So I've been tasked by my neural network professor at university to replicate the following research: Intelligent Breast Cancer Diagnosis Using Hybrid GA-ANN.
Each chromosome represents a possible net, more specifically, a possible MLP network. They've used a binary convention, and have used $P = 15$ bits for the random initial weight generator, $Q=2$ bits for the number of nodes and $R = 9$ bits for feature selection.
P bits random initial weight generator allows 2P different combinations of the initial weight. The numbers of hidden nodes (i.e. represented by Q bits) permit the GA to explore up to a maximum of 2Q hidden nodes’ size. For the representation of the feature subset, the value of R is set to the number of full feature size. Value ‘1’ or ‘0’ indicates if the feature at that particular location is selected or otherwise.
Decode each chromosome in the population to obtain the selected feature subset, hidden node size and random generator.
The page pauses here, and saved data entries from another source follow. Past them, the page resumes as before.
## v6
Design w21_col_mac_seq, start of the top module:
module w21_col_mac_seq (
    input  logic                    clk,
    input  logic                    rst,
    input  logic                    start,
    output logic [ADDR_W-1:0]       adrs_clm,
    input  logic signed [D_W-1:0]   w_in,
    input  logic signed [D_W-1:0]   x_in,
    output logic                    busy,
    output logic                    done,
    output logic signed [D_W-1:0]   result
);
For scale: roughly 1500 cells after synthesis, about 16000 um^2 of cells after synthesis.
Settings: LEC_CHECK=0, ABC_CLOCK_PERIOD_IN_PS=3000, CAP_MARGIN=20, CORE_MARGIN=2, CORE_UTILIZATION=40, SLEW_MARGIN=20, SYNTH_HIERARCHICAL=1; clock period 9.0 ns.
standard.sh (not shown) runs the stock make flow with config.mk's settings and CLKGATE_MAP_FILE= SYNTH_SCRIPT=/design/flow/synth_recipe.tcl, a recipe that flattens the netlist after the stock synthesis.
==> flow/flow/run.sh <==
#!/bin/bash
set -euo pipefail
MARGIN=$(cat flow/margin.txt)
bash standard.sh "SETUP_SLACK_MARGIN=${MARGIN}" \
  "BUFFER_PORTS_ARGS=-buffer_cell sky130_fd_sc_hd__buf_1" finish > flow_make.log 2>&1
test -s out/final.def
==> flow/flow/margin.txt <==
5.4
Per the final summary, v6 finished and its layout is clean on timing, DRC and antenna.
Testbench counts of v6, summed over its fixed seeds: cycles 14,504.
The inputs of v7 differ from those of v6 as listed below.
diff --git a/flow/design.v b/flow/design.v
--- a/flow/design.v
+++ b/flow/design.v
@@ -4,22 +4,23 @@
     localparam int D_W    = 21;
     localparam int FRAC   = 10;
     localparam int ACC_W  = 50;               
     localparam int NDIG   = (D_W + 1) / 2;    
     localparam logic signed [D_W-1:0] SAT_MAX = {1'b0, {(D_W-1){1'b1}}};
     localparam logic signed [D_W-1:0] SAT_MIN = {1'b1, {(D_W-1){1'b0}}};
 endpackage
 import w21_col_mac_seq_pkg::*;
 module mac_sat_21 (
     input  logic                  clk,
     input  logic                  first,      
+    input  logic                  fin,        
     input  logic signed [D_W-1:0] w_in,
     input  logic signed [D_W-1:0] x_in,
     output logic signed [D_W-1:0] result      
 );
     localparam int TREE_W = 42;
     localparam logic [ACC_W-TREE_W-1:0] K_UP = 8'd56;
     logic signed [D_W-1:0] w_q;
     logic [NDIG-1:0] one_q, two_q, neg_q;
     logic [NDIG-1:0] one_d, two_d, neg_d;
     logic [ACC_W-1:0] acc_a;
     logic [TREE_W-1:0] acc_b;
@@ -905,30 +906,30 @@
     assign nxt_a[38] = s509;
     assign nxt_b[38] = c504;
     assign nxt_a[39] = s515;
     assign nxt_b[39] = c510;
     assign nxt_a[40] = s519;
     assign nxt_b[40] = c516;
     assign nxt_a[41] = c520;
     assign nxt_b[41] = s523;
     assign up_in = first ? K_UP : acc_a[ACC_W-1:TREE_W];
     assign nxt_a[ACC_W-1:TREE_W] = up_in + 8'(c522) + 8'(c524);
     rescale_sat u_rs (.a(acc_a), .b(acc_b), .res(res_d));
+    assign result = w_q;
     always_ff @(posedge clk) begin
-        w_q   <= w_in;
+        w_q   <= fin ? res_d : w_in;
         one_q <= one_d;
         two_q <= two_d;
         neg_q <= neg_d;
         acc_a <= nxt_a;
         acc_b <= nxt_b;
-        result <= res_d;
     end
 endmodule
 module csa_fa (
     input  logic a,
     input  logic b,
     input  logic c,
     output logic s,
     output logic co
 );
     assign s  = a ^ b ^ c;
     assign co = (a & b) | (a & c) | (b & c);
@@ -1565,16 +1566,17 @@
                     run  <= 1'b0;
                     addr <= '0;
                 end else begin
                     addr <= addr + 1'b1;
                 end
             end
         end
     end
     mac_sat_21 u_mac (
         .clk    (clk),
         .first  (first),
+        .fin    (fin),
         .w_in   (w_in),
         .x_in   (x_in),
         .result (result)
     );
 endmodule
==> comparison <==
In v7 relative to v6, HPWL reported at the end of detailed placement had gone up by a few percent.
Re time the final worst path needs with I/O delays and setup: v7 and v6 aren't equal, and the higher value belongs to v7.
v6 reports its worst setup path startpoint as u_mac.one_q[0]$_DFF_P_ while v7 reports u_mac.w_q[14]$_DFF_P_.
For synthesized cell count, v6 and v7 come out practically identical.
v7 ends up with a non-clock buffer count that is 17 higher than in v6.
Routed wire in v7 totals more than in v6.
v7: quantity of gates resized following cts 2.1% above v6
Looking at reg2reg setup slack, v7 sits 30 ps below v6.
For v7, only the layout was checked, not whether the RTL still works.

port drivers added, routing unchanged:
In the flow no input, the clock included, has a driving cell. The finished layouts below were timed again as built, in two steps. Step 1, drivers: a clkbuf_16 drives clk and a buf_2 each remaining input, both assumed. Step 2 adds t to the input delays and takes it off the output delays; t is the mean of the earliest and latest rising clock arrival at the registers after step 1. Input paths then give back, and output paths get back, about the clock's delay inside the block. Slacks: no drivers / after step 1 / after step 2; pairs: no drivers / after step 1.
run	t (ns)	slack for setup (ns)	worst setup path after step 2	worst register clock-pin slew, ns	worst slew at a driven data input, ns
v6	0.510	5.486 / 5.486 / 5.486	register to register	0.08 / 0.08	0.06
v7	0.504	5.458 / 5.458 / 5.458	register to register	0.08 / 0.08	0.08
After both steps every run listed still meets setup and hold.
What follows belongs to an exercise in optimizing a design on an open flow for a short achievable clock period and few clock cycles; a production flow would make more cautious choices.
Only simulation tests tie the RTL to the original design; equivalence was not proved.
Power figures rest on the tool's default switching activity, not on a simulated workload.

== main ==
// icache_dm
module icache_dm #(
    parameter int NUM_SETS   = 16,
    parameter int LINE_WORDS = 4
) (
    input  logic        clk,
    input  logic        reset,
    input  logic        req_valid_i,
    output logic        req_ready_o,
    input  logic [31:0] req_addr_i,
    output logic        resp_valid_o,
    input  logic        resp_ready_i,
    output logic [31:0] resp_data_o,
    output logic [31:0] resp_addr_o,
    output logic        mem_req_valid_o,
    input  logic        mem_req_ready_i,
    output logic [31:0] mem_req_addr_o,
    input  logic        mem_resp_valid_i,
    input  logic [31:0] mem_resp_data_i,
    input  logic        flush_i
);
export LEC_CHECK = 0
export ABC_CLOCK_PERIOD_IN_PS = 2000
export CAP_MARGIN = 20
export CORE_MARGIN = 2
export CORE_UTILIZATION = 45
export SETUP_SLACK_MARGIN = 2.4
export SLEW_MARGIN = 20
create_clock -name core_clock -period 5.0 [get_ports {clk}]
standard.sh (not shown) runs the stock make flow with config.mk's settings and CLKGATE_MAP_FILE= SYNTH_SCRIPT=/design/flow/synth_recipe.tcl, a recipe that flattens the netlist after the stock synthesis.
==> flow/flow/run.sh <==
#!/bin/bash
# The standard layout, with two changes after the standard synthesis (which
# runs unchanged first):
#  - the platform's delay cells (clkdlybuf4s*, dlygate4sd*, dlymetal6s*) are
#    added to its don't-use cells, so timing repair sizes with plain buffers;
#  - the port buffers that buffer_ports inserts are buf_4 (it otherwise picks
#    clkdlybuf4s50_1, a delay cell).
# Each make run writes its full output to a log here; ORFS's own per-step logs
# are under orfs/logs.
set -euo pipefail
PLATFORM_DONT_USE="sky130_fd_sc_hd__probe_p_8 sky130_fd_sc_hd__probec_p_8 sky130_fd_sc_hd__lpflow_bleeder_1 sky130_fd_sc_hd__lpflow_clkbufkapwr_1 sky130_fd_sc_hd__lpflow_clkbufkapwr_16 sky130_fd_sc_hd__lpflow_clkbufkapwr_2 sky130_fd_sc_hd__lpflow_clkbufkapwr_4 sky130_fd_sc_hd__lpflow_clkbufkapwr_8 sky130_fd_sc_hd__lpflow_clkinvkapwr_1 sky130_fd_sc_hd__lpflow_clkinvkapwr_16 sky130_fd_sc_hd__lpflow_clkinvkapwr_2 sky130_fd_sc_hd__lpflow_clkinvkapwr_4 sky130_fd_sc_hd__lpflow_clkinvkapwr_8 sky130_fd_sc_hd__lpflow_decapkapwr_12 sky130_fd_sc_hd__lpflow_decapkapwr_3 sky130_fd_sc_hd__lpflow_decapkapwr_4 sky130_fd_sc_hd__lpflow_decapkapwr_6 sky130_fd_sc_hd__lpflow_decapkapwr_8 sky130_fd_sc_hd__lpflow_inputiso0n_1 sky130_fd_sc_hd__lpflow_inputiso0p_1 sky130_fd_sc_hd__lpflow_inputiso1n_1 sky130_fd_sc_hd__lpflow_inputiso1p_1 sky130_fd_sc_hd__lpflow_inputisolatch_1 sky130_fd_sc_hd__lpflow_isobufsrc_1 sky130_fd_sc_hd__lpflow_isobufsrc_16 sky130_fd_sc_hd__lpflow_isobufsrc_2 sky130_fd_sc_hd__lpflow_isobufsrc_4 sky130_fd_sc_hd__lpflow_isobufsrc_8 sky130_fd_sc_hd__lpflow_isobufsrckapwr_16 sky130_fd_sc_hd__lpflow_lsbuf_lh_hl_isowell_tap_1 sky130_fd_sc_hd__lpflow_lsbuf_lh_hl_isowell_tap_2 sky130_fd_sc_hd__lpflow_lsbuf_lh_hl_isowell_tap_4 sky130_fd_sc_hd__lpflow_lsbuf_lh_isowell_4 sky130_fd_sc_hd__lpflow_lsbuf_lh_isowell_tap_1 sky130_fd_sc_hd__lpflow_lsbuf_lh_isowell_tap_2 sky130_fd_sc_hd__lpflow_lsbuf_lh_isowell_tap_4"
DELAY_CELLS="sky130_fd_sc_hd__clkdlybuf4s15_1 sky130_fd_sc_hd__clkdlybuf4s15_2 \
sky130_fd_sc_hd__clkdlybuf4s18_1 sky130_fd_sc_hd__clkdlybuf4s18_2 \
sky130_fd_sc_hd__clkdlybuf4s25_1 sky130_fd_sc_hd__clkdlybuf4s25_2 \
sky130_fd_sc_hd__clkdlybuf4s50_1 sky130_fd_sc_hd__clkdlybuf4s50_2 \
sky130_fd_sc_hd__dlygate4sd1_1 sky130_fd_sc_hd__dlygate4sd2_1 sky130_fd_sc_hd__dlygate4sd3_1 \
sky130_fd_sc_hd__dlymetal6s2s_1 sky130_fd_sc_hd__dlymetal6s4s_1 sky130_fd_sc_hd__dlymetal6s6s_1"
bash standard.sh synth > synth.log 2>&1
bash standard.sh "DONT_USE_CELLS=$PLATFORM_DONT_USE $DELAY_CELLS" \
  "BUFFER_PORTS_ARGS=-buffer_cell sky130_fd_sc_hd__buf_4" finish > layout.log 2>&1
Testbench counts of main, summed over its fixed seeds: cycles 34,079.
I don't understand why they say with $P$ bits, there's $2*P$ combinations, wouldn't it be $2^P$? Also, I can't grasp how they decoded the $15 P$ bits into the net for the weight generation. I've searched everywhere but I can't find anything specific. What I thought to do was to transform the $15$ bits into a decimal number and use it as a specific seed for rand and randn function in Matlab, through which I make random initial weights.